__Stored items__
== Segment start ==
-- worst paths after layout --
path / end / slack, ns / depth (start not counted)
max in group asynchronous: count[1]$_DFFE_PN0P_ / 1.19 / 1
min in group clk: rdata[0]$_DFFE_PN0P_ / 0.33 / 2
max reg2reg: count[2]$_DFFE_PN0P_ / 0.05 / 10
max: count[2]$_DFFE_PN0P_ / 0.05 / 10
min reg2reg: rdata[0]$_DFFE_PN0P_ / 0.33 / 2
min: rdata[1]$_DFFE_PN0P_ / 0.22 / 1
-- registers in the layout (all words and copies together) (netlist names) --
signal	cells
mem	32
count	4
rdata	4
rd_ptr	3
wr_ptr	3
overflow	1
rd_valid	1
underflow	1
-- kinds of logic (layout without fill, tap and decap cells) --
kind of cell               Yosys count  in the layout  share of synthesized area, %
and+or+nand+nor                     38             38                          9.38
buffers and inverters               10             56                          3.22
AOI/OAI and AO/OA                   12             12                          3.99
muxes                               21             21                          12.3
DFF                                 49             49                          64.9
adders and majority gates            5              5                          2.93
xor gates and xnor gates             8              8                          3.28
`config.mk`:
```
export PLATFORM = sky130hd
export DESIGN_NAME = lsu_mem_ctrl
export DESIGN_NICKNAME = d
export VERILOG_FILES = /design/src/rtl/lsu_defs.sv /design/src/rtl/lsu_lane_align.sv /design/src/rtl/lsu_mem_ctrl.sv
export SDC_FILE = /design/constraint.sdc
export NUM_CORES = 1
export LEC_CHECK = 0
export CAP_MARGIN = 25
export CORE_MARGIN = 8
export CORE_UTILIZATION = 28
export CTS_BUF_LIST = sky130_fd_sc_hd__clkbuf_4 sky130_fd_sc_hd__clkbuf_8
export CTS_CLUSTER_DIAMETER = 150
export DETAILED_ROUTE_END_ITERATION = 7
export GPL_TIMING_DRIVEN = 0
export PLACE_DENSITY_LB_ADDON = 0.25
export SLEW_MARGIN = 30
export SYNTH_ARGS = -nofsm -noshare
export SYNTH_HDL_FRONTEND = slang
export SYNTH_HIERARCHICAL = 1
export SYNTH_SLANG_ARGS = --single-unit
```
`constraint.sdc`:
```
create_clock -name clk -period 4.2 [get_ports clk]
set_input_delay 1.26 -clock clk [delete_from_list [all_inputs] [get_ports clk]]
set_output_delay 1.26 -clock clk [all_outputs]
set_load 0.01 [all_outputs]
```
== Segment end ==
__WORK TO BE COMPLETED__
Transcribe only, please, the lines from the first line of the records through the line with "buffers and inverters". Both of those lines are included.

__SOLUTION TO THIS PROBLEM__
-- worst paths after layout --
path / end / slack, ns / depth (start not counted)
max in group asynchronous: count[1]$_DFFE_PN0P_ / 1.19 / 1
min in group clk: rdata[0]$_DFFE_PN0P_ / 0.33 / 2
max reg2reg: count[2]$_DFFE_PN0P_ / 0.05 / 10
max: count[2]$_DFFE_PN0P_ / 0.05 / 10
min reg2reg: rdata[0]$_DFFE_PN0P_ / 0.33 / 2
min: rdata[1]$_DFFE_PN0P_ / 0.22 / 1
-- registers in the layout (all words and copies together) (netlist names) --
signal	cells
mem	32
count	4
rdata	4
rd_ptr	3
wr_ptr	3
overflow	1
rd_valid	1
underflow	1
-- kinds of logic (layout without fill, tap and decap cells) --
kind of cell               Yosys count  in the layout  share of synthesized area, %
and+or+nand+nor                     38             38                          9.38
buffers and inverters               10             56                          3.22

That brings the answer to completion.